I am quite new to Bioinformatics, but I found the STAR aligner to be one of the fastest tools to use in this field.
When I use the SRA tools to download them with --split-3 option (./fastq-dump --
split-
3 SRR1164866), I get three fastq files. For example: sample 'SRR1164866' is a paired sample
http://www.ebi.ac.uk/ena/data/view/SRR1164866 It will be downloaded into three different fastq files : SRR1164866_1.fastq SRR1164866_2.fastq and SRR1164866.fasq.

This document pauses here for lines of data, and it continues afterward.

<file path="config.mk">
export PLATFORM = sky130hd
export DESIGN_NAME = irq_group_arbiter
export DESIGN_NICKNAME = d
export VERILOG_FILES = /design/src/rtl/irq_grp_pkg.sv /design/src/rtl/irq_grp_ctrl.sv /design/src/rtl/irq_grp_datapath.sv /design/src/rtl/irq_group_arbiter.sv
export SDC_FILE = /design/constraint.sdc
export NUM_CORES = 1
export LEC_CHECK = 0
export ABC_AREA = 1
export CORE_MARGIN = 2
export CORE_UTILIZATION = 30
export CTS_CLUSTER_DIAMETER = 40
export CTS_CLUSTER_SIZE = 40
export DETAILED_ROUTE_END_ITERATION = 16
export PLACE_DENSITY = 0.57
export SKIP_LAST_GASP = 1
export SYNTH_ARGS = -nofsm -noshare
export SYNTH_HDL_FRONTEND = slang
export SYNTH_SLANG_ARGS = --single-unit
</file>
<file path="constraint.sdc">
create_clock -name clk -period 17.24 [get_ports clk]
set_clock_uncertainty 0.2 [all_clocks]
set_input_delay 2.586 -clock clk [delete_from_list [all_inputs] [get_ports clk]]
set_output_delay 2.586 -clock clk [all_outputs]
set_load 0.05 [all_outputs]
</file>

'We distribute our fastq files for our paired end sequencing in 2 files, mate1 is found in a file labelled _1 and mate2 is found in the file labelled _2. The files which do not have a number in their name are singled ended reads, this can be for two reasons, some sequencing early in the project was singled ended also, as we filter our fastq files as described in our
README if one of a pair of reads gets rejected the other read gets placed in the single file.'
I am getting great alignment results against the _1.fastq and _2.fastq files, but what about the third .fastq file (which sometimes have a huge size (2-3 Gigabytes) almost the same size as each of the _1.fastq and _2.fastq).
Is there away for STAR to align all the data (_1.fastq ,_2fastq and .fastq) of my samples.